ABOUT THIS EXERCISE: Can you restate the lines of the entries below, word for word, from the first one through the line that includes "localparam col_t ZERO"?

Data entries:
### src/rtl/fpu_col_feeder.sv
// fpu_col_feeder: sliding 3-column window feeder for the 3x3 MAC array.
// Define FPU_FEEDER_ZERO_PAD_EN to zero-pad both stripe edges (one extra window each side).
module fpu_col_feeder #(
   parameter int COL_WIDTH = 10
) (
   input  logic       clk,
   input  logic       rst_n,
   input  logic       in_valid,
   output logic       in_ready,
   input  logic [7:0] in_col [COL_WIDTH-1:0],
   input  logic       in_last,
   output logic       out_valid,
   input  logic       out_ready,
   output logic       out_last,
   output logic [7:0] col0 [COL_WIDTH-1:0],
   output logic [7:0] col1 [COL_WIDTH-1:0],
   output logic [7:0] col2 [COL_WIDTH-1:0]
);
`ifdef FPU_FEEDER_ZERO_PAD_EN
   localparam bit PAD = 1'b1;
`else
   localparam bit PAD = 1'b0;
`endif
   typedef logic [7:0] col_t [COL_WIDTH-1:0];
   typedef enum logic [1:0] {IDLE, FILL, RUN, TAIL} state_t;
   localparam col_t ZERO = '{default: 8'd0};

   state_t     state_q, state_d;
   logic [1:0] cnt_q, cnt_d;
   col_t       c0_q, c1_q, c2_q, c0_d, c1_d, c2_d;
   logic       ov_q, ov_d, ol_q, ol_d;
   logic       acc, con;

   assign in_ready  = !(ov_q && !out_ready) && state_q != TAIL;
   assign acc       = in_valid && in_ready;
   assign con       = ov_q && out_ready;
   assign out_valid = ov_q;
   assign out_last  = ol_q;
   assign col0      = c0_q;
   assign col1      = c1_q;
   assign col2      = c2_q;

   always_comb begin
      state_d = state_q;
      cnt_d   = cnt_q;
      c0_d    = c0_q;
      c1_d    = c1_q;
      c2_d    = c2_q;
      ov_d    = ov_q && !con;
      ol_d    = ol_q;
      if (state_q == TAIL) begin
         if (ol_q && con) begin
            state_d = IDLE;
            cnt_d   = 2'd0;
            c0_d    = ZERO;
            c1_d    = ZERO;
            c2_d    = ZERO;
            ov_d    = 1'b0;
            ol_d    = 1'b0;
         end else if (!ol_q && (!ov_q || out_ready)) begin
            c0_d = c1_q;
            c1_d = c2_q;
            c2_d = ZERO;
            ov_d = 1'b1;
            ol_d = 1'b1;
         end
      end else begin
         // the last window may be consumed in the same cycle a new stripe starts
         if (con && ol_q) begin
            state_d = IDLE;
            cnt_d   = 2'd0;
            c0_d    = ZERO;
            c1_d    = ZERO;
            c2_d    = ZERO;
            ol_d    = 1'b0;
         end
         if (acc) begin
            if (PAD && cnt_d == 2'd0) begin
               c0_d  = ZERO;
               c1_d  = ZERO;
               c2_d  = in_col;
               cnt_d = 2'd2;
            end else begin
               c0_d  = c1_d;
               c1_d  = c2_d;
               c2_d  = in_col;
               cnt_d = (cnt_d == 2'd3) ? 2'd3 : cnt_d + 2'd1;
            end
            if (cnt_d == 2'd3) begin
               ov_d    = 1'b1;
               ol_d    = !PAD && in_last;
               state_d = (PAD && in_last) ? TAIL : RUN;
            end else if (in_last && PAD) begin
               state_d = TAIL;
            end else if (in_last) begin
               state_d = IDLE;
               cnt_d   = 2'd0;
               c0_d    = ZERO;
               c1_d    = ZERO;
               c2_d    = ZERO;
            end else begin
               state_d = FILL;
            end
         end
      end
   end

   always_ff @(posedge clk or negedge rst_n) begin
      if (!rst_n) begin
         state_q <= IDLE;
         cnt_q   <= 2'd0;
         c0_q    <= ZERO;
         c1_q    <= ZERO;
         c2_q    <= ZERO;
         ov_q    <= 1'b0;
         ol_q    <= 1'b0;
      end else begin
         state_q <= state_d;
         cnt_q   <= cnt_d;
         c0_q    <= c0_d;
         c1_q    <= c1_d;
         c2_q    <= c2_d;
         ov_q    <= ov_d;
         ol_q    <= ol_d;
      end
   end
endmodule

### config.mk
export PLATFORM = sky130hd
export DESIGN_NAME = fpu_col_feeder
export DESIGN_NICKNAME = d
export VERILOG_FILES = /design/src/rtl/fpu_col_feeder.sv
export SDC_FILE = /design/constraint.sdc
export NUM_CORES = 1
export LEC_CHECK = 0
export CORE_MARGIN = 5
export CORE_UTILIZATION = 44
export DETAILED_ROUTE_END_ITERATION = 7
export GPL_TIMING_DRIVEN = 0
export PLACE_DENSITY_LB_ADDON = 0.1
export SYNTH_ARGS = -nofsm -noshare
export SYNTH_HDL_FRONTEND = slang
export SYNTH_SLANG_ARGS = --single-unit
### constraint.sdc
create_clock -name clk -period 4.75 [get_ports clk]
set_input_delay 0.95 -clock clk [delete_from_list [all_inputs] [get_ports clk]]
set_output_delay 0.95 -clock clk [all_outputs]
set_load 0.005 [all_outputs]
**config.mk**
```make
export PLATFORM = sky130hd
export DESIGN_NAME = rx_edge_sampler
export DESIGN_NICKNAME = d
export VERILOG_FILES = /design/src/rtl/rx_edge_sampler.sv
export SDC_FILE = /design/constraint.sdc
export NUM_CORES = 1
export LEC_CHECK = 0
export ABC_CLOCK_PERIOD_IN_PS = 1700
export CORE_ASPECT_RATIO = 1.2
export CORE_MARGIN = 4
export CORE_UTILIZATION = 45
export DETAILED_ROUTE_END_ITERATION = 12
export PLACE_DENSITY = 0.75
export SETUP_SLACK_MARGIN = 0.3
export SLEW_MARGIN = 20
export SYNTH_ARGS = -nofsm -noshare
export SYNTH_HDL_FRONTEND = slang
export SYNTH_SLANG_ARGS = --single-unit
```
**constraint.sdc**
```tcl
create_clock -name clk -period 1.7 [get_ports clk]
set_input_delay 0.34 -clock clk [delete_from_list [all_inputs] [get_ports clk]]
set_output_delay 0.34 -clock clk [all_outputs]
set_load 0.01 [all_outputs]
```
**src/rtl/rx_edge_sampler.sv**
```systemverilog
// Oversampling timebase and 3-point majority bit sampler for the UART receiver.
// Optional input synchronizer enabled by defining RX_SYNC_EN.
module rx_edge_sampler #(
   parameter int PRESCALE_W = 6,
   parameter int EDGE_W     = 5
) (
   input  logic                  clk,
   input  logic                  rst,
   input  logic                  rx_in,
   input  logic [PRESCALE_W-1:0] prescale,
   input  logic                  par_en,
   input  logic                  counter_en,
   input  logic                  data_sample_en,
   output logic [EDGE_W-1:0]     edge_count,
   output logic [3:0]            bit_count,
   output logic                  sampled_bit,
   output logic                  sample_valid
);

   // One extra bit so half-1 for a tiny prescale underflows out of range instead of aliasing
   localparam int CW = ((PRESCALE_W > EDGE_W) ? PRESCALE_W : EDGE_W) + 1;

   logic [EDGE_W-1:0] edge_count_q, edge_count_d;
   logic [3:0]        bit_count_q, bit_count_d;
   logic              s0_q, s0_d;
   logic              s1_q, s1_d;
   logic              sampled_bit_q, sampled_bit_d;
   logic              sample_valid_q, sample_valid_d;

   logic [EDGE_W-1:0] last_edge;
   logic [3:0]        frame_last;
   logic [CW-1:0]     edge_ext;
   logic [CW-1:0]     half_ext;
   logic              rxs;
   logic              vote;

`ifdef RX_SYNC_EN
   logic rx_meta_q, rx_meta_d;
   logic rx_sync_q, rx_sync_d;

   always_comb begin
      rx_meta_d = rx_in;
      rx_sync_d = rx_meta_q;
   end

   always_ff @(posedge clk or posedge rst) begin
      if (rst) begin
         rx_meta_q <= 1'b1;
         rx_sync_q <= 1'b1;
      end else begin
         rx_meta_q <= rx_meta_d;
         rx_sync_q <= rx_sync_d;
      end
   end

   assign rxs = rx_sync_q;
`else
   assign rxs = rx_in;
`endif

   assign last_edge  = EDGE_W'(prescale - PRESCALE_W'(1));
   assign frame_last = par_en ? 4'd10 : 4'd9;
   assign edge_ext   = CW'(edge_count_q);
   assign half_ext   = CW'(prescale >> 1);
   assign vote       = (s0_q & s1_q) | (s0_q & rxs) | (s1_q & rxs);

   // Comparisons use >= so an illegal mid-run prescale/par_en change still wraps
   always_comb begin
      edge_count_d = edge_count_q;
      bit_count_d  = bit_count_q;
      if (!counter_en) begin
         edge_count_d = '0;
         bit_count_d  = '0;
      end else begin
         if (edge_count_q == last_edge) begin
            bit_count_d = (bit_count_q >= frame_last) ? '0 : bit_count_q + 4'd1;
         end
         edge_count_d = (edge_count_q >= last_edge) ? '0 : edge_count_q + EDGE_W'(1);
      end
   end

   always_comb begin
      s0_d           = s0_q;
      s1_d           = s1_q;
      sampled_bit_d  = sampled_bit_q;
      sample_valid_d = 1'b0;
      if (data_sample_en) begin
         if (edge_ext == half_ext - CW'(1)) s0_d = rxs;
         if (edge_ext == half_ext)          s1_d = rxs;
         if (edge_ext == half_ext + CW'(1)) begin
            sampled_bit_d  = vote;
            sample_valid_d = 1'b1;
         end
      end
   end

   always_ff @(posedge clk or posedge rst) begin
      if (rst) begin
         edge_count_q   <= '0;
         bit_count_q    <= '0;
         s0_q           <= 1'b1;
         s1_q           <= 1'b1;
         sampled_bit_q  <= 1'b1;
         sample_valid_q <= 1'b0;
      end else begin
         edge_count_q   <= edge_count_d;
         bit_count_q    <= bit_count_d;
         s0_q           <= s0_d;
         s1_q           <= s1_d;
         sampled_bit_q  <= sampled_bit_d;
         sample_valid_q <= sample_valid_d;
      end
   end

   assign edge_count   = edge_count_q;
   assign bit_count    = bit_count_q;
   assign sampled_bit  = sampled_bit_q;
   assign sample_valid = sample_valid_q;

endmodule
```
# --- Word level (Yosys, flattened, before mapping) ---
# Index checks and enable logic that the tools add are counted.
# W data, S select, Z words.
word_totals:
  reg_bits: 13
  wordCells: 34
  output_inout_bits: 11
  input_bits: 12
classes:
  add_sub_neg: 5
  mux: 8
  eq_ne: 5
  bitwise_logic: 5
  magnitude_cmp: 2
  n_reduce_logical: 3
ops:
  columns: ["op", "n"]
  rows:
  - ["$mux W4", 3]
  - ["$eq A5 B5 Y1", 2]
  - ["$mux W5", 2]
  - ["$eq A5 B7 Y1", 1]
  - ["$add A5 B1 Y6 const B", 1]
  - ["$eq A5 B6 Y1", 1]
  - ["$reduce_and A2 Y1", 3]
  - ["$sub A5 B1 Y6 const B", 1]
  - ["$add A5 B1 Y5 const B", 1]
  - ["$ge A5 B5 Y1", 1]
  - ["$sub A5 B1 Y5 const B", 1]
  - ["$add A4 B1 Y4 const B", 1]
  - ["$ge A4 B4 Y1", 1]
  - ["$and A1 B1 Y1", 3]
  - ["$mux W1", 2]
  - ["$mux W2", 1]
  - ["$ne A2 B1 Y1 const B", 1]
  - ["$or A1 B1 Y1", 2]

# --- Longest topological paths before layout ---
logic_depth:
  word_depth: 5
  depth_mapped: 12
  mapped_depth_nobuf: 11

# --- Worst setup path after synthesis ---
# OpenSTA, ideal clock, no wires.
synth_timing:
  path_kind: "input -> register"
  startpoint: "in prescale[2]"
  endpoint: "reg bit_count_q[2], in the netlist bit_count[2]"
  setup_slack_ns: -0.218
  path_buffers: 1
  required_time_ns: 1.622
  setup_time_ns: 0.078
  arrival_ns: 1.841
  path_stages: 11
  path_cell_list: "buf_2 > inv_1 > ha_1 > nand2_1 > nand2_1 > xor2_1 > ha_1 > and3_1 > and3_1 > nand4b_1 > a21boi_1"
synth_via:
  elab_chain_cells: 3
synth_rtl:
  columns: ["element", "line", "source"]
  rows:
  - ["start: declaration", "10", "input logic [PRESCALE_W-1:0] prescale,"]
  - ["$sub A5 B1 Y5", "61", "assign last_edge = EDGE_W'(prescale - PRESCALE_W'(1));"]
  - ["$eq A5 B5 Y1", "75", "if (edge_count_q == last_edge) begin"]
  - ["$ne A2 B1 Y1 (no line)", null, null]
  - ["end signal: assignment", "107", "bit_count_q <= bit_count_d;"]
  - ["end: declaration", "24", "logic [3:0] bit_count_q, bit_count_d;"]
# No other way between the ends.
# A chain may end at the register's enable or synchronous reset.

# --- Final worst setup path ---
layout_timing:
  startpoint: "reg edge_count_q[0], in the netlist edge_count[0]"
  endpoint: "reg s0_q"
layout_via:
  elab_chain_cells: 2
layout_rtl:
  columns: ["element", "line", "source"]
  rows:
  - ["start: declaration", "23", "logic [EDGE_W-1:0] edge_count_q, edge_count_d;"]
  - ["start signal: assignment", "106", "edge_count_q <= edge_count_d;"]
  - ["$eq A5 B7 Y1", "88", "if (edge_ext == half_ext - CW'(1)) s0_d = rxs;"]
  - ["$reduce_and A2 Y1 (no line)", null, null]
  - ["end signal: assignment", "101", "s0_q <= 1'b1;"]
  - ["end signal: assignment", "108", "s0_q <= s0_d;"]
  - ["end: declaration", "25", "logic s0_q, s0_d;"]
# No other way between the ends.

ANSWER SECTION:
### src/rtl/fpu_col_feeder.sv
// fpu_col_feeder: sliding 3-column window feeder for the 3x3 MAC array.
// Define FPU_FEEDER_ZERO_PAD_EN to zero-pad both stripe edges (one extra window each side).
module fpu_col_feeder #(
   parameter int COL_WIDTH = 10
) (
   input  logic       clk,
   input  logic       rst_n,
   input  logic       in_valid,
   output logic       in_ready,
   input  logic [7:0] in_col [COL_WIDTH-1:0],
   input  logic       in_last,
   output logic       out_valid,
   input  logic       out_ready,
   output logic       out_last,
   output logic [7:0] col0 [COL_WIDTH-1:0],
   output logic [7:0] col1 [COL_WIDTH-1:0],
   output logic [7:0] col2 [COL_WIDTH-1:0]
);
`ifdef FPU_FEEDER_ZERO_PAD_EN
   localparam bit PAD = 1'b1;
`else
   localparam bit PAD = 1'b0;
`endif
   typedef logic [7:0] col_t [COL_WIDTH-1:0];
   typedef enum logic [1:0] {IDLE, FILL, RUN, TAIL} state_t;
   localparam col_t ZERO = '{default: 8'd0};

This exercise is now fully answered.